I don't even know what to say about last week's therapy session. It was both good and bad. She was better than I expected her to be. I was afraid of what she would say to us. I was afraid of what she would have us do. I was nervous that she would tell us to sacrifice the others. That since Kenzie's problems were so big that they mattered more then the everyday lives of the others. I was scared that when she said that Michael would jump on board and I would be left failing everyone. I was so scared of this I didn't even want to go. I did not want to hear that at all. I knew I would not do that. That I could in no way do LESS for the others. And I was sure that she would say I had to.
But she didn't say that. She did say that the other kids were being traumatized. That their behaviors are a sign of the trauma they are experiencing. That the fact that both Sean and Mikaela throw fits when things get to stressful is a sign of what they are going through. This was in some ways very very hard to hear. It is what I have known for awhile now but still very hard to hear. I don't want them to be hurt. I don't want this to be affecting them. I want them to be okay. And it makes me upset to hear that they are hurting. They are so stressed it is seeping out of them. They can't handle it so much it affects their behavior. I hate that truth. It makes me feel so inadequate.

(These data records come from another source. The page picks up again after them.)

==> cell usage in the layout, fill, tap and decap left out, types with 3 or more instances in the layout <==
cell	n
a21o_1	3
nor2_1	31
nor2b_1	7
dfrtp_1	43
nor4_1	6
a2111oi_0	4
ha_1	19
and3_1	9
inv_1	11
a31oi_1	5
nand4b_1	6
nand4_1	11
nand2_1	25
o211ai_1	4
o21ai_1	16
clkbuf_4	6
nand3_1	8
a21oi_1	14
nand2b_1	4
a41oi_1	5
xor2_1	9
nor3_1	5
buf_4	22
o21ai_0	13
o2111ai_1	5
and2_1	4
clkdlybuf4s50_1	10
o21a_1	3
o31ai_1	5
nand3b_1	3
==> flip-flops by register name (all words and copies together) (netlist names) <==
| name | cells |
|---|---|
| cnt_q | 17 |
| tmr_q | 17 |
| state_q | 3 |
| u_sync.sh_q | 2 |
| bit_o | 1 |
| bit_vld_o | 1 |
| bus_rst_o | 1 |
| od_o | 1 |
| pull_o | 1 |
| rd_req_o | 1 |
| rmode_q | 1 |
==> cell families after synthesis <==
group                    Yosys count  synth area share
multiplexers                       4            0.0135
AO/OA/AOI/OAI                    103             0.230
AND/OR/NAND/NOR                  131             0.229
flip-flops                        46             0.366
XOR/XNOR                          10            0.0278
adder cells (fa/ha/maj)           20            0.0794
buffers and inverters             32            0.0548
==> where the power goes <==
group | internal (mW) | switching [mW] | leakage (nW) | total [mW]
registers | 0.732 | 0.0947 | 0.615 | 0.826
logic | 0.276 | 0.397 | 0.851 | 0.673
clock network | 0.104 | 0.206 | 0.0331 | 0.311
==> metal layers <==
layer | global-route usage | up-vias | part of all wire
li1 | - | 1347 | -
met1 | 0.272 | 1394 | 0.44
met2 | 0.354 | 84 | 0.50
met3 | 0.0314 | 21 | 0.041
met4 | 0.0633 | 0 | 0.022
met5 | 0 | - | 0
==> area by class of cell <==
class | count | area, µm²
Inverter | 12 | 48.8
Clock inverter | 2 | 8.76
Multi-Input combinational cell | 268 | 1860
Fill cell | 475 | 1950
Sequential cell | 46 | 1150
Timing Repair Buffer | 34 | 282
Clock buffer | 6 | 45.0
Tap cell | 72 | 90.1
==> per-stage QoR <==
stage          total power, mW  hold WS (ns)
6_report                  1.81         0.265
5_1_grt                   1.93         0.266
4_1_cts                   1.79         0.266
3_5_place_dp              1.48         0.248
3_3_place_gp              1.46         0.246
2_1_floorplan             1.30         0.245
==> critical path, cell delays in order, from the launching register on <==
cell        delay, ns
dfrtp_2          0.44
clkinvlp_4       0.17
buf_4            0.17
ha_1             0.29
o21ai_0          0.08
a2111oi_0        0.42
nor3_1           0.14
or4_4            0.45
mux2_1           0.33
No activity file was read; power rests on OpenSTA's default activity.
<file path="config.mk">
export PLATFORM = sky130hd
export DESIGN_NAME = optload_wdt
export DESIGN_NICKNAME = d
export VERILOG_FILES = /design/src/rtl/optload_wdt_pkg.sv /design/src/rtl/optload_wdt_cfg.sv /design/src/rtl/optload_wdt_key.sv /design/src/rtl/optload_wdt_count.sv /design/src/rtl/optload_wdt.sv
export SDC_FILE = /design/constraint.sdc
export NUM_CORES = 1
export LEC_CHECK = 0
export BUFFER_PORTS_ARGS = -buffer_cell sky130_fd_sc_hd__buf_2
export CAP_MARGIN = 20
export CORE_MARGIN = 3
export CORE_UTILIZATION = 59
export CTS_BUF_LIST = sky130_fd_sc_hd__clkbuf_8
export DETAILED_ROUTE_END_ITERATION = 6
export GPL_TIMING_DRIVEN = 0
export PLACE_DENSITY = 0.9
export SYNTH_ARGS = -nofsm -noshare
export SYNTH_HDL_FRONTEND = slang
export SYNTH_SLANG_ARGS = --single-unit
</file>
<file path="constraint.sdc">
create_clock -name clk -period 5.6 [get_ports clk]
set_clock_uncertainty 0.05 [all_clocks]
set_input_delay 1.12 -clock clk [delete_from_list [all_inputs] [get_ports clk]]
set_output_delay 1.12 -clock clk [all_outputs]
set_load 0.03 [all_outputs]
</file>
### config.mk
export PLATFORM = sky130hd
export DESIGN_NAME = slot_clk_mask_loader
export DESIGN_NICKNAME = d
export VERILOG_FILES = /design/src/rtl/scm_pkg.sv /design/src/rtl/scm_shift_rx.sv /design/src/rtl/scm_mask_reg.sv /design/src/rtl/scm_en_decode.sv /design/src/rtl/slot_clk_mask_loader.sv
export SDC_FILE = /design/constraint.sdc
export NUM_CORES = 1
export LEC_CHECK = 0
export ABC_AREA = 1
export BUFFER_PORTS_ARGS = -buffer_cell sky130_fd_sc_hd__buf_4
export CORE_MARGIN = 4
export CORE_UTILIZATION = 55
export DETAILED_ROUTE_END_ITERATION = 6
export PLACE_DENSITY = 0.9
export SETUP_SLACK_MARGIN = 0.2
export SLEW_MARGIN = 10
export SYNTH_ARGS = -nofsm -noshare
export SYNTH_HDL_FRONTEND = slang
export SYNTH_HIERARCHICAL = 1
export SYNTH_SLANG_ARGS = --single-unit
### constraint.sdc
create_clock -name clk -period 2.2 [get_ports clk]
set_input_delay 0.22 -clock clk [delete_from_list [all_inputs] [get_ports clk]]
set_output_delay 0.22 -clock clk [all_outputs]
set_load 0.01 [all_outputs]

On the other hand it was good to hear. To know it. To understand it. It gives me permission to do MORE for them. To prioritize them as well. To sit back and evaluate what they need. To realize that while consistency is good for all of them and will help the big kids don't need stricter discipline. They DO need more patience and understanding from us. They need extra hugs, extra kisses, extra love, extra.... just extra. They need us to be spending non-RAD interfering time with them. They need us to pay more attention. To listen better. They need us to make this less traumatizing.
And so it is time to find a way to get that time with them. And so I am going to start getting a sitter for Kenzie one day a week and doing something with the other three. I don't know what we will do. Maybe we will do the same thing every week and maybe we will do something different every week. Maybe we will just go to the library and read books. Maybe we will go to the zoo or the museum. Maybe we will go to the mall. Maybe we will play at a playground. Probably some of each of those things. And more. But a break from the trauma will be good for them. Some extra attention will be good for them. Being a priority will be good for them.
P.S. We were given things to do for and with Makenzie - I'm just not ready to talk about that yet. It's big and emotional and ..... I'm just not ready.
Big prayers to you, friend. And thank you for your sweet words to me, too.